Phase Two: Image retrieval phase:
Step 1: Each input query image is extracted with feature vectors (6);
Step 2: Perform query (7) on Graph-CTree: First, based on Euclidean measure to find the most suitable
leaf node on C-Tree, then, take the set of neighboring nodes with this leaf node on the neighbor graph (8).
The result is a set of similar images and an arrangement of similar images by measure (9);
Step 3: Classify image from similar image dataset based on a k-NN algorithm (10) to create a visual word
vector (11);
Step 4: Automatically create SPARQL query from visual word vector (12) and execute the query on a
framework for ontology (13);
Step 5: The result of the semantic-based image retrieval on this ontology (14) is metadata, URIs (15), set
of similar images, and its semantics (16).

12
5.2. Experiment
5.2.1. Experimental environment
In the experiment, the SBIR_grCT query system is built on the dotNET Framework 4.8 platform, the C #
programming language. The graphs are built on Mathlab 2015. The SBIR_grCT query system is
implemented on computers with Intel (R) CoreTM i7-8750H, 2.70GHz CPU, 8GB RAM, and Windows
10 Professional operating system. The image datasets used in the experiment are COREL, WANG and
ImageCLEF, Stanford Dogs, as described in Table 1. ImageCLEF is a multi-object image dataset, used to
build the frame ontology for semantic-based image retrieval, and also used for the experiment for content-
based image retrieval (CBIR) on C-Tree and Graph-CTree. In addition, image datasets have single object,
that is only considered the main object in the image, such as COREL, WANG, Staford Dogs are also
experimented to evaluate the accuracy of CBIR on C-Tree and Graph-CTree.

Table 1. Informations of image datasets


No. Dataset Number of images Number of subjects Size
1 COREL 1.000 10 30,3 MB
2 WANG 10.800 80 62,2 MB
3 ImageCLEF 20.000 276 1,64 GB
4 Stanford Dogs 20.580 120 778 MB
5.2.2. Experimental application
The image retrieval system SBIR_grCT performs two processes: (1) Content-based image retrieval
according to C-Tree and Graph-CTree, (2) semantic-based image retrieval on ontology. For an input
image, firstly, the SBIR_grCT system extracts the feature vectors and searches the content-based image
respectively on C-Tree, Graph-CTree to find a set of similar images. Figure 13 shows the result of finding
a content-based image of the query system SBIR_grCT.

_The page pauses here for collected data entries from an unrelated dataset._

Context: an optimization exercise on an open-source flow, tuned for small area, a short achievable clock period and few clock cycles per item. The choices shown serve that exercise and are no tape-out recipe. At most, simulation tests tie the RTL to the original design; equivalence was not proved. Function not checked in run 2: the RTL went through the layout flow alone. Power is estimated from default activity; no workload was simulated.

==> flow/design.v <==
`default_nettype none
module shift_add_multiplier_unit #(
    parameter OPERAND_WIDTH = 16
) (
    input logic i_clk,
    input logic i_reset,
    input logic i_operands_valid,
    input logic [OPERAND_WIDTH-1:0] i_operand_a,
    input logic [OPERAND_WIDTH-1:0] i_operand_b,
    output logic o_result_valid,
    output logic [OPERAND_WIDTH*2-1:0] o_result
);
    logic [$clog2(OPERAND_WIDTH):0] counter;
    logic [OPERAND_WIDTH*2-1:0] operand_a;
    logic [OPERAND_WIDTH-2:0] operand_b;
    logic [OPERAND_WIDTH*2-1:0] result;
    logic [OPERAND_WIDTH*2-2:0] accumulator;
    assign result = accumulator + ((operand_b[0]) ? operand_a : 0);
    always_ff @(posedge i_clk) begin
        if (i_reset) begin
            counter <= 0;
            operand_a <= 0;
            operand_b <= 0;
            accumulator <= 0;
        end else if ((counter == 0 || counter == OPERAND_WIDTH-1) && i_operands_valid) begin
            accumulator <= (i_operand_b[0]) ? i_operand_a : 0;
            operand_a <= { { (OPERAND_WIDTH-1){ 1'b0 } }, i_operand_a, 1'b0 };
            operand_b <= { 1'b0, i_operand_b[OPERAND_WIDTH-1:1] };
            counter <= 1;
        end else if (counter != 0) begin
            accumulator <= result;
            operand_a <= { operand_a[OPERAND_WIDTH*2-2:0], 1'b0};
            operand_b <= { 1'b0, operand_b[OPERAND_WIDTH-2:1] };
            counter <= (counter == OPERAND_WIDTH-1) ? 0 : counter + 1;
        end
    end
    assign o_result_valid = (counter == OPERAND_WIDTH-1);
    assign o_result = result;
endmodule
module shift_add_multiplier #(
    parameter OPERAND_WIDTH = 16
) (
    input logic i_clk,
    input logic i_reset,
    input logic i_operands_valid,
    input logic [OPERAND_WIDTH-1:0] i_operand_a,
    input logic [OPERAND_WIDTH-1:0] i_operand_b,
    output logic o_result_valid,
    output logic [OPERAND_WIDTH*2-1:0] o_result
);
    logic [$clog2(OPERAND_WIDTH):0] counter;
    logic [OPERAND_WIDTH-2:0] in_valid_vector;
    logic [OPERAND_WIDTH-2:0] out_valid_vector;
    logic [OPERAND_WIDTH*2-1:0] result_vector[OPERAND_WIDTH-2:0];
    logic result_valid;
    logic [OPERAND_WIDTH*2-1:0] result;
    always_ff @(posedge i_clk) begin
        if (i_reset) begin
            counter <= 0;
            result_valid <= 1'b0;
            result <= 0;
        end else begin
            counter <= (counter == OPERAND_WIDTH-2) ? 0 : counter + 1;
            result_valid <= |out_valid_vector;
            result <= result_vector[counter];
        end
    end
    always_comb begin
        for (int i = 0; i < OPERAND_WIDTH-1; i++) begin
            in_valid_vector[i] = i_operands_valid && counter == i;
        end
    end
    genvar k;
    generate
    for (k = 0; k < OPERAND_WIDTH - 1; k++) begin : g_units
        shift_add_multiplier_unit #(
            .OPERAND_WIDTH(OPERAND_WIDTH)
        ) unit (
            .i_clk(i_clk),
            .i_reset(i_reset),
            .i_operands_valid(in_valid_vector[k]),
            .i_operand_a(i_operand_a),
            .i_operand_b(i_operand_b),
            .o_result_valid(out_valid_vector[k]),
            .o_result(result_vector[k])
        );
    end
    endgenerate
    assign o_result_valid = result_valid;
    assign o_result = result;
endmodule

Figure 13. A result of finding the content-based image of the query system SBIR_grCT

Then, from the set of content-based similar images, the query system SBIR_grCT performs image
classification on the C-Tree or Graph-CTree to find the visual word vector. The SPARQL query is
automatically generated from a visual word vector to retrieve a semantic-based image on the ontology.
We will create a UNION or AND query depending on the purpose of the user.

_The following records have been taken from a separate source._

This is an optimization exercise on Yosys and OpenROAD, whose aim is small area, not a production implementation.
The RTL was checked by simulation tests, not by an equivalence proof against the original design.
The clock port is modelled as an ideal driver; clocking choices that lean on that would not hold on a real chip.
Power figures rest on the tool's default switching activity, not on a simulated workload.

**config.mk**
```make
export PLATFORM = sky130hd
export DESIGN_NAME = CPWindowAdding
export DESIGN_NICKNAME = CPWindowAdding
export VERILOG_FILES = /design/flow/design.v
export SDC_FILE = /design/flow/constraint.sdc
export NUM_CORES = 4
export LEC_CHECK = 0
export CAP_MARGIN = 20
export CORE_MARGIN = 2
export CORE_UTILIZATION = 65
export PLACE_DENSITY = 0.75
export SLEW_MARGIN = 20
```
**constraint.sdc**
```tcl
create_clock -name core_clock -period 6.5 [get_ports {SYS_CLK}]
set_input_delay 1.3000 -clock core_clock [delete_from_list [all_inputs] [get_ports {SYS_CLK}]]
set_output_delay 1.3000 -clock core_clock [all_outputs]
set_load 0.01 [all_outputs]
```
**design.v**
```verilog
`timescale 1 ns / 1 ps
`timescale 1 ns / 1 ps
module CPWindowAdding(
	input SYS_CLK,
	input RST,
	input [27:0] DATA_IN,
	input [6:0] DATA_INDEX_IN,
	input DATA_IN_VALID,
	output reg [27:0] DATA_OUT,
    output reg DATA_OUT_LAST,
	output reg DATA_OUT_VALID 
);
reg read_enable;
reg data_from_ram_enable;
reg [6:0] read_address;
reg data_out_last;  
reg [128*28-1:0] delay_line;
always @ (posedge SYS_CLK)
    delay_line <= {delay_line[127*28-1:0], DATA_IN};
wire [27:0] delayed_128 = delay_line[128*28-1:127*28];  
wire [27:0] delayed_127 = delay_line[127*28-1:126*28];  
always @ (posedge SYS_CLK)
    begin
        if(RST)
        	begin
                data_out_last <= 1'b0;
        		read_enable <= 1'b0;
                data_from_ram_enable <= 1'b0;
        	end
        else
        	begin
                data_out_last <= 1'B0;
                data_from_ram_enable <= read_enable;
        		if (DATA_INDEX_IN == 7'd126) 
        		    begin
        		        read_enable <= 1'b1;
        		    end
        		if (read_address == 7'd127) 
        		    begin
        		        read_enable <= 1'b0;
                        data_out_last <= 1'b1;
        		    end
        	end
    end
always @ (posedge SYS_CLK)
    begin
        if(RST)
        	begin
        		read_address <= 7'd0;
        	end
        else
        	begin
 				if (DATA_INDEX_IN == 7'd127 ||read_enable) 
 				    begin
 				        read_address <= read_address + 1'b1;
 				    end
 				else 
 				    begin
 				        read_address <= 7'd0;
 				    end       		
        	end
    end
reg [26:0] prev_first_half;
always @ (posedge SYS_CLK)
    begin
        if (RST)
            prev_first_half <= 27'd0;
        else if (DATA_INDEX_IN == 7'd127)
            prev_first_half <= delayed_127[27:1];
    end
wire [27:0] window = {DATA_IN[27], DATA_IN[27:1]} + {prev_first_half[26], prev_first_half};
always @ (posedge SYS_CLK)
    begin
        if (DATA_INDEX_IN == 7'd96)
            DATA_OUT <= window;
        else if (DATA_INDEX_IN > 7'd96)
            DATA_OUT <= DATA_IN;
        else
            DATA_OUT <= delayed_128;
    end
always @ (posedge SYS_CLK)
    begin
        if(RST)
        	begin
                DATA_OUT_LAST <= 1'b0;
        		DATA_OUT_VALID <= 1'b0;
        	end
        else
        	begin
                DATA_OUT_LAST <= data_out_last;
        		if (DATA_INDEX_IN >= 7'd96 || data_from_ram_enable)
        		    DATA_OUT_VALID <= 1'b1;
        		else if (~DATA_IN_VALID)
        		    DATA_OUT_VALID <= 1'b0;
        	end
    end
endmodule
```
**run.sh**
```bash
#!/bin/bash
# synth_recipe.tcl (not shown) runs the flow's synth.tcl, then flattens the netlist and writes it again
# the make line also repeats each setting of config.mk as NAME=value (left out here)
make -C /OpenROAD-flow-scripts/flow DESIGN_CONFIG=/design/flow/config.mk WORK_HOME=/design/flow/orfs CLKGATE_MAP_FILE= SYNTH_SCRIPT=/design/flow/synth_recipe.tcl finish
```
==> results of run 1 <==
-- registers in the layout (all words and copies together) (netlist names) --
| signal | flops |
|---|---|
| DATA_OUT | 28 |
| DATA_OUT_LAST | 1 |
| DATA_OUT_VALID | 1 |
| data_from_ram_enable | 1 |
| data_out_last | 1 |
| delay_line | 3584 |
| prev_first_half | 27 |
| read_address | 7 |
| read_enable | 1 |
-- synth_stat cells (2+ instances only) --
| cell | count |
|---|---|
| sky130_fd_sc_hd__a211o_1 | 5 |
| sky130_fd_sc_hd__a211oi_1 | 6 |
| sky130_fd_sc_hd__a21o_1 | 9 |
| sky130_fd_sc_hd__a21oi_1 | 79 |
| sky130_fd_sc_hd__a221oi_1 | 2 |
| sky130_fd_sc_hd__a31oi_1 | 6 |
| sky130_fd_sc_hd__and2_1 | 3 |
| sky130_fd_sc_hd__and3_1 | 7 |
| sky130_fd_sc_hd__buf_2 | 5 |
| sky130_fd_sc_hd__clkbuf_1 | 23 |
| sky130_fd_sc_hd__dfxtp_1 | 3651 |
| sky130_fd_sc_hd__ha_1 | 28 |
| sky130_fd_sc_hd__inv_1 | 10 |
| sky130_fd_sc_hd__mux2i_1 | 3 |
| sky130_fd_sc_hd__nand2_1 | 123 |
| sky130_fd_sc_hd__nand3_1 | 13 |
| sky130_fd_sc_hd__nand3b_1 | 2 |
| sky130_fd_sc_hd__nand4_1 | 7 |
| sky130_fd_sc_hd__nor2_1 | 37 |
| sky130_fd_sc_hd__nor2b_1 | 4 |
| sky130_fd_sc_hd__nor3_1 | 12 |
| sky130_fd_sc_hd__o21a_1 | 2 |
| sky130_fd_sc_hd__o21ai_0 | 23 |
| sky130_fd_sc_hd__o21ai_1 | 4 |
| sky130_fd_sc_hd__o21bai_1 | 4 |
| sky130_fd_sc_hd__or3_1 | 2 |
| sky130_fd_sc_hd__xnor2_1 | 15 |
| sky130_fd_sc_hd__xor2_1 | 9 |
-- routing by layer --
layer  wire [um]  vias to the layer above  track usage [%]  part of all wire (%)
met5          27                        -                0                 0.023
li1            -                    13600                -                     -
met4        2240                        4             6.29                   1.9
met2       57900                      626             34.0                    48
met3        6180                      195             4.86                   5.2
met1       53500                    13700             27.7                    45
-- worst max-delay path: cells and delay by family --
family | cells | cell delay (ns)
adders and majority gates | 2 | 0.52
buffers and inverters | 2 | 0.62
and+or+nand+nor | 3 | 0.69
AOI/OAI and AO/OA | 4 | 1.17
-- stage by stage --
stage,instances,power [mW]
after floorplan,4120,23.5
after global placement,5686,23.6
after detailed placement,5686,23.6
after CTS,6231,42.1
after global routing,6231,43.0
final,6231,41.7
-- final timing paths --
check	startpoint	endpoint	slack, ns	cells past startpoint
min	delay_line[1879]	delay_line[1907]	0.30	0
min reg2reg	delay_line[1879]	delay_line[1907]	0.30	0
max reg2reg	prev_first_half[0]	DATA_OUT[24]	3.64	10
max	DATA_IN[1]	DATA_OUT[16]	2.97	11
-- logic make-up after synthesis --
group / Yosys count / share of synthesized area (%)
AOI/OAI and AO/OA: 156 / 1.27
adders and majority gates: 29 / 0.489
buffers and inverters: 40 / 0.216
muxes: 3 / 0.0396
xor gates and xnor gates: 24 / 0.277
and+or+nand+nor: 217 / 1.25
DFF: 3651 / 96.5
-- power by group through the flow --
stage	Combinational (mW)	Clock (mW)	Sequential, mW
6_report	0.139	18.6	23.0
5_1_grt	0.147	19.8	23.0
4_1_cts	0.138	19.0	23.0
3_5_place_dp	0.135	0	23.5
3_3_place_gp	0.135	0	23.4
2_1_floorplan	0.0508	0	23.4
-- area by class of cell --
type	instances	share of cell area, %
sequential	3651	82.5
clock buffer	445	10.3
multi-input combinational	429	2.85
tap	1524	2.15
clock inverter	100	1.36
timing repair buffer	72	0.794
inverter	10	0.0424
==> summary.txt, run 1 <==
Outcome:
- The flow ran to the end and the layout has no timing, DRC or antenna violations.

Setup path:
- The worst setup path category is in2reg.
- The required arrival time at the worst endpoint is ~7.3 ns.
- For this run, the slowest stage of the critical path takes 0.52 ns.
- The critical path goes through clkdlybuf4s50_1, ha_1, inv_1, fa_1, and2b_1, o21ai_1, o21ai_2, a21oi_1, nor2_1, or3_1, a31o_2.
- Along the worst path, the maximum fanout reaches 4.
- The slowest stage of the critical path is the sky130_fd_sc_hd__clkdlybuf4s50_1 cell.
- Data arrives at the worst endpoint at 4.31 ns.
- STA classifies the critical path startpoint as a primary input.
- STA classifies the critical path endpoint as a register.

Synthesis:
- The share of synthesized area in the top cell type comes to 96.5%.
- The cell count after synthesis is between 4000 and 5000.
- Summing the sequential cell areas from Yosys gives between 90% and 100% of the chip area.
- For this run, the number of Yosys warnings is 1.
- Ranked by total cell area, the synthesized netlist is headed by sky130_fd_sc_hd__dfxtp_1, sky130_fd_sc_hd__nand2_1, sky130_fd_sc_hd__a21oi_1.
- The number of synthesized register bits is about 3700.
- The share of synthesized registers carrying an async set or reset is 0%.
- The synthesized design contains 0 enable-type register cells.
- In the synthesized netlist the dominant register cell turns out to be sky130_fd_sc_hd__dfxtp_1.
- The post-synthesis cell area is 75800 sq um.
- Dividing the synthesized area by the synthesized cell count gives 18.4 sq um.
- sky130_fd_sc_hd__dfxtp_1 takes more of the synthesized area than any other cell.
- Counting every net in the synthesized netlist gives 4187.
- In this run, distinct cell masters in the synthesized netlist total 54.

Pwr:
- The internal power is 33.5 mW.
- For this design the static power due to leakage is 36.3 nW.
- Dividing total power by cell area gives a power density of roughly 470 nW/um^2.
- The switching power is around 8.2 mW.
- VDD sags by at most approximately 300 uV.
- Per report_power, the clock group accounts for between 40% and 50% of the total.
- Combinational logic burns 0.3% of the power.
- Sequential cells burn 55.1% of the power.
- The fraction of power spent switching nets is 19.6%.

Placed design:
- Routability-driven placement finished with a final weighted congestion of about 0.77.
- The standard cell area after detailed placement is 78300 sq um.
- The minimum setup slack after placement is between 2 and 2.5 ns.
- Detailed placement finished with a half-perimeter wire length of 50.4 mm.
- The number of port buffers is 67.

Layout:
- The signed area change from the synthesized netlist to the final layout is 16.9%.
- Leaving out fill and tap cells, the most frequent cells in the layout are sky130_fd_sc_hd__dfxtp_1, sky130_fd_sc_hd__clkbuf_16, sky130_fd_sc_hd__nand2_1.
- The net count of the finished layout is between 4000 and 5000.
- The multi-input combinational cells in the finished layout cover a total of 2520 sq um.
- The post-route cell area is 88600 sq um.
- The number of diodes added for antenna fixing is 0.
- The post-route netlist has 10.6% of its cells at a drive strength greater than 1.
- The most common cell after layout, fill and taps aside is sky130_fd_sc_hd__dfxtp_1.
- Fill cells in the final layout number 5776.
- Registers take ~73000 sq um.
- At the end of the flow the core is filled with cells to between 70% and 80%.

Timing:
- In the final timing run, aggregate negative setup slack is 0 ns.
- Derived from the worst setup path, the maximum achievable clock frequency is 283 MHz.
- Clock skew on the completed layout was measured at 0.0521 ns.
- The number of pins with negative max-slew slack in the final report is 0.
- Subtracting the final worst setup slack from the clock period gives 3.53 ns.
- The number of hold violations in the final report is 0.
- Setup slack on the critical path of the routed design comes to roughly 3.0 ns.
- Setup repair after global routing left no endpoint under its margin.
- Dividing the final minimum period by the clock period gives roughly 54%.
- The minimum hold slack is approximately 0.30 ns.
- The measured slew at the worst slew-check pin is 1.08 ns.
- Setup violations remaining at the end of the flow were counted as 0.
- The headroom to the max-slew limit is 28.0%.

Die:
- The number of top-level pins is 68.
- The initial cell density of the core is between 60% and 70%.
- The floorplan step set the die height to 345 um.
- The width of the die is approximately 350 um.
- The die covers between 100000 and 150000 sq um.
- After floorplanning, the core was sized to cover about 120000 sq um.
- The number of rows created at floorplan is about 130.

Route:
- The number of violations reported at the end of detailed-routing iteration 0 is 1609.
- The pre-antenna-repair detailed-routing pass consisted of 5 iterations.
- The average wire length per cell after detail routing is 19.2 um.
- The number of remaining DRC errors is 0.
- Summed over all layers, the routed wires come to 120 mm.
- The detail route stage leaves a number of antenna-violating nets equal to 0.
- The total number of vias is 28200.
- The detailed-route vias per instance is between 4 and 5.

Clock network:
- After clock tree synthesis, the clock-pin slew on the worst setup and hold paths is roughly 0.070 ns.
- The number of buffers created by CTS is 319.
- The H-tree was split into 5 levels.
- The tree built by TritonCTS fans out to about 3700 sinks.
- Once the clock tree was built, the resizer swapped 0 gates to a different size.
- Clock tree synthesis selected as its root buffer the cell sky130_fd_sc_hd__clkbuf_16.
- At the later pin of the worst-skew pair, clock insertion delay measures 0.88 ns.
- The number of setup buffers added after CTS is 0.
- The number of buffers added to fix hold violations after cts is 0.
- The number of buffers between clock root and the deepest sink is 4.
- The TritonCTS clock tree is built.

Global route:
- The number of global-route vias before repair was 31700.
- Summed over all layers, the global routing overflow is 0.
- The global-route usage over all layers is around 21%.
- The number of antenna violations at the first check in global routing is 9.
- The first global-routing pass estimated between 150 and 200 mm of wire.
- The pin count of the biggest net entering global routing is 39.

Worst hold path:
- The class of the tightest hold or removal check is reg2reg.

Run:
- The count of max-cap constraint violations is 0.
==> run 2: changes to the inputs <==
--- a/config.mk
+++ b/config.mk
@@ -7,6 +7,5 @@
 export LEC_CHECK = 0
 export CAP_MARGIN = 20
 export CORE_MARGIN = 2
-export CORE_UTILIZATION = 65
-export PLACE_DENSITY = 0.75
+export CORE_UTILIZATION = 40
 export SLEW_MARGIN = 20
==> summary.txt, run 2 <==
Outcome:
- Run status: complete, no violations (unchanged).

Timing:
- RSZ-0062 raised after global routing: false (unchanged).
- The number of pins with negative max-slew slack in the final report is 0 (unchanged).
- The maximum clock rate came to 278 MHz (was 283 MHz).
- The minimum hold slack is 0.275 ns (was 0.296 ns).
- The final count of negative-setup-slack endpoints was 0 (unchanged).
- The number of hold violations in the final report is 0 (unchanged).
- The accumulated negative setup slack is 0 ns (unchanged).
- The fraction of the cycle the final worst path needs is 55.3% (was 54.4%).
- The headroom to the max-slew limit is 47.7% (was 28.0%).
- The clock period minus worst slack is 3.59 ns (was 3.53 ns).
- The final worst clock skew is 0.0579 ns (was 0.0521 ns).
- The measured slew at the worst slew-check pin is 0.782 ns (was 1.08 ns).

Route:
- The antenna violation net count after detailed routing came to 0 (unchanged).
- The number of violations reported at the end of detailed-routing iteration 0 came to 1151 (was 1609).
- The number of search-and-repair iterations in the first detailed-routing pass is 5 (unchanged).
- The average wire length per cell after detail routing is 12.4 um (was 19.2 um).
- The number of remaining DRC errors is 0 (unchanged).
- The total number of vias is 27400 (was 28200).
- The sum of routed wire length over all layers was 90.2 mm (was 120 mm).
- The detailed-route vias per instance is 3.77 (was 4.52).

Clock network:
- The number of gates given a new drive strength after cts is 0 (unchanged).
- The TritonCTS clock tree is built (unchanged).
- The post-CTS setup buffer count is 0 (unchanged).
- The number of buffers added to fix hold violations after cts came to 0 (unchanged).
- The number of clock sinks is 3651 (unchanged).
- The level count of the clock H-tree is 5 (unchanged).
- The number of buffers created by CTS is 346 (was 319).
- The source-to-sink clock delay at the later pin of the worst-skew pair was 0.92 ns (was 0.88 ns).
- The root buffer selected by CTS is sky130_fd_sc_hd__clkbuf_16 (unchanged).
- The clock-pin slew of the registers on the worst-case setup and hold paths was 0.06 ns (was 0.07 ns).
- The number of buffers between clock root and the deepest sink is 4 (unchanged).

Layout:
- The number of flip-flops in the largest register is 3584 (unchanged).
- The post-route cell area came to 90900 sq um (was 88600 sq um).
- The count of filler cells inserted in the layout is 15600 (was 5776).
- The final core utilization is 48.3% (was 76.4%).
- The signed area change from the synthesized netlist to the final layout is 19.9% (was 16.9%).
- Commonest cells after routing, fill and taps aside: sky130_fd_sc_hd__dfxtp_1, sky130_fd_sc_hd__clkbuf_16, sky130_fd_sc_hd__nand2_1 (unchanged).
- The register ranked first by flip-flop count is delay_line (unchanged).
- The share of cells above drive strength 1 is 11.4% (was 10.6%).
- Top flop regs: delay_line: 3584 flops, DATA_OUT: 28 flops, prev_first_half: 27 flops (unchanged).
- The final-stage net count was 4578 (was 4550).
- The most common cell after layout, fill and taps aside is sky130_fd_sc_hd__dfxtp_1 (unchanged).

Pwr:
- The sequential fraction of design power is 53.8% (was 55.1%).
- The combinational share of power came to 0.3% (about the same).
- The share of total power in the clock network is 45.9% (was 44.6%).
- The switching power is 7.94 mW (was 8.20 mW).
- The cell leakage power was 36.9 nW (was 36.3 nW).
- The internal power was 34.7 mW (was 33.5 mW).
- The cell area power density is 470 nW/um^2 (was 471 nW/um^2).
- The fraction of power spent switching nets is 18.6% (was 19.6%).
- The peak supply drop is 301 uV (about the same).

Die:
- The area of the core region came to 188000 sq um (was 116000 sq um).
- The die area is 193000 sq um (was 119000 sq um).
- The y dimension of the die is 439 um (was 345 um).
- The number of top-level pins was 68 (unchanged).
- The width of the die came to 439 um (was 345 um).
- The initial cell density of the core is 40.3% (was 65.4%).
- The number of rows created at floorplan is 159 (was 125).

Setup path:
- The maximum fanout along the worst path is 4 (unchanged).
- The critical path launch point type was a primary input (unchanged).
- The critical path data arrival time is 4.32 ns (was 4.31 ns).
- The worst setup path category is in2reg (unchanged).
- The capturing element type of the critical path is a register (unchanged).
- The required arrival time at the worst endpoint is 7.23 ns (was 7.27 ns).

Synthesis:
- The count of warnings emitted by yosys is 1 (unchanged).
- The largest area contributor in the synthesized netlist is sky130_fd_sc_hd__dfxtp_1 (unchanged).
- The total nets after synthesis came to 4187 (unchanged).
- The cell count after synthesis is 4120 (unchanged).
- The average instance area after synthesis is 18.4 sq um (unchanged).
- The area share of the largest cell type after synthesis is 96.5% (unchanged).
- The post-synthesis cell area came to 75800 sq um (unchanged).
- The share of synthesized registers carrying an async set or reset was 0% (unchanged).
- List of most frequent post-synthesis cells: sky130_fd_sc_hd__dfxtp_1, sky130_fd_sc_hd__nand2_1, sky130_fd_sc_hd__a21oi_1 (unchanged).
- The most frequently used flop master after synthesis was sky130_fd_sc_hd__dfxtp_1 (unchanged).
- The count of flip-flops with a built-in enable after synthesis is 0 (unchanged).
- The leading cell type by number of instances after synthesis is sky130_fd_sc_hd__dfxtp_1 (unchanged).
- The part of the Yosys area used for sequential elements was 96.5% (unchanged).
- The count of distinct cell types in the synthesized netlist is 54 (unchanged).
- The number of synthesized register bits is 3651 (unchanged).
- Biggest area contributors in the synthesized netlist: sky130_fd_sc_hd__dfxtp_1, sky130_fd_sc_hd__nand2_1, sky130_fd_sc_hd__a21oi_1 (unchanged).

Worst hold path:
- The class of the tightest hold or removal check is reg2reg (unchanged).

Placed design:
- The HPWL after detailed placement came to 45.8 mm (was 50.4 mm).
- The standard cell area after detailed placement was 79500 sq um (was 78300 sq um).
- The routability congestion estimate is 0.719 (was 0.773).
- The number of port buffers is 67 (unchanged).

Global route:
- The number of global-route vias before repair is 28100 (was 31700).
- The first-pass GRT wire length was 149 mm (was 188 mm).
- The global-route usage over all layers is 9.65% (was 20.8%).
- The pin count of the biggest net entering global routing is 39 (unchanged).
- The number of antenna violations at the first check in global routing is 12 (was 9).
- The sum of overflow across all layers after global routing is 0 (unchanged).

Run:
- The count of max-cap constraint violations came to 0 (unchanged).
-- run 2: cell families (layout without fill, tap and decap cells) --
group / Yosys count / in the layout / share of synthesized area, %
AO/OA/AOI/OAI: 156 / 156 / 1.27
buffers and inverters: 40 / 684 / 0.216
adder cells (fa/ha/maj): 29 / 29 / 0.489
other: 0 / 3 / 0
AND/OR/NAND/NOR: 217 / 217 / 1.25
XOR/XNOR: 24 / 24 / 0.277
multiplexers: 3 / 3 / 0.0396
flip-flops: 3651 / 3651 / 96.5
-- run 2: power groups by stage --
stage | Clock [mW] | Combinational (mW) | Sequential, mW
after floorplan | 0 | 0.0508 | 23.4
after global placement | 0 | 0.141 | 23.5
after detailed placement | 0 | 0.141 | 23.5
after CTS | 20.3 | 0.141 | 23.0
after global routing | 21.2 | 0.149 | 23.0
final | 19.6 | 0.138 | 23.0
-- run 2: per-layer routing --
layer | global-route usage [%] | wire length, um | vias up
met5 | 0 | 0 | -
met4 | 5.90 | 4500 | 0
met3 | 2.83 | 4830 | 317
met2 | 13.6 | 36800 | 482
met1 | 13.1 | 44000 | 12800
li1 | - | - | 13700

Figure 14. A result of the semantic-based image retrieval of the query system SBIR_grCT

13
The query result on the framework for ontology is a set of semantically similar images, including a list of
similar image datasets, which are queried on the ontology by WWW or the name of the image on the
server. Figure 14 is a result of the semantic-based image retrieval and classification on the query system
SBIR_grCT on ontology. Each image in the set of similar images will be semantically described with the
meta-data for the caption of the image, URIs of the image. At the same time, the classes got in
classification process of similar image dataset is mapped to the synonym dictionary of ontology to extract
general concepts, equivalent keyword, the image representing of the classes and its meta-data. Figure 15
is an example of the concept of class in the dictionary on ontology.

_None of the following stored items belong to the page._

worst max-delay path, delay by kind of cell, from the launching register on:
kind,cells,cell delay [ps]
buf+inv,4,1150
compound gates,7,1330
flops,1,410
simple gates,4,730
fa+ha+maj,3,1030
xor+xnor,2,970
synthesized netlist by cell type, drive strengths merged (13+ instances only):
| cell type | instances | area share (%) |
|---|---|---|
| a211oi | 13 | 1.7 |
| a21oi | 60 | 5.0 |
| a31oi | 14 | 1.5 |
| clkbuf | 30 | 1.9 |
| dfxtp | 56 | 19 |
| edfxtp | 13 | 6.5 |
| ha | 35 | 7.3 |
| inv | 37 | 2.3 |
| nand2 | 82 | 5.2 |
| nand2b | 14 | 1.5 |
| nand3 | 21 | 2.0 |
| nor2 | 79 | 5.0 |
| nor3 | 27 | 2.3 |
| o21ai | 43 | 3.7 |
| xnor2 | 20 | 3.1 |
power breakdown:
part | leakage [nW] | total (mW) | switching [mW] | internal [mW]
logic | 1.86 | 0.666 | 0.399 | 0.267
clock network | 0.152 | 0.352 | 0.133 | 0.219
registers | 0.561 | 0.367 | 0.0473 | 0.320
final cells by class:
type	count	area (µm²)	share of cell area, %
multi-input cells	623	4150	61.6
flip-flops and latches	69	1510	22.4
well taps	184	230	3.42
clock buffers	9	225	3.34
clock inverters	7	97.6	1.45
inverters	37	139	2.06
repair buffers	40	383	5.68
Background: an optimization exercise with open tools, aiming at small area. Do not read the settings as production practice. Only simulation tests tie the RTL to the original design; equivalence was not proved. Power and IR drop assume default switching activity.

==> design/flow/design.v <==
`timescale 1ns / 1ns
`timescale 1ns / 1ns
module matrix_register(DataIn, DataOut, Write, Clk, Reset, Valid);
parameter WIDTH = 32;
input  [WIDTH-1:0] DataIn;
input              Write;
input              Clk;
input              Reset;
output [WIDTH-1:0] DataOut;
output             Valid;
reg    [WIDTH-1:0] DataOut;
reg                Valid;
always @ (posedge Clk)
begin
  if(Write)
    DataOut <= DataIn;
end
always @ (posedge Clk or posedge Reset)
begin
  if(Reset)
    Valid <= 1'b0;
  else
  if(Write)
    Valid <= 1'b1;
end
endmodule
module matrix_rregister(DataIn, DataOut, Write, Clk, Reset);
parameter WIDTH = 32;
input  [WIDTH-1:0] DataIn;
input              Write;
input              Clk;
input              Reset;
output [WIDTH-1:0] DataOut;
reg    [WIDTH-1:0] DataOut;
always @ (posedge Clk or posedge Reset)
begin
  if(Reset)
    DataOut <= {WIDTH{1'b0}};
  else
  if(Write)
    DataOut <= DataIn;
end
endmodule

Figure 15. The semantic concepts for class

5.2.3. Experimental results and evaluation


In the paper, the proposal has been built according to the SBIR_grCT system. Building improved C-Tree,
with proposed node splitting improvement, helps training times faster than a C-Tree which was built
previously. Table 2 shows a comparison of training time for the image datasets on C-Tree and improved
C-Tree. The results in Table 2 show the effectiveness of improving C-Tree in node separation.
The paper uses factors such as precision, recall and F-measure, and query time (milliseconds) to evaluate
the efficiency of retrieval images. Based on the available performance values, the average query time, and
performance values for Corel, Wang, ImageCLEF và StanfordDogs on improved C-Tree and Graph-
CTree are presented in Table 3, Table 4, Table 5, and Table 6.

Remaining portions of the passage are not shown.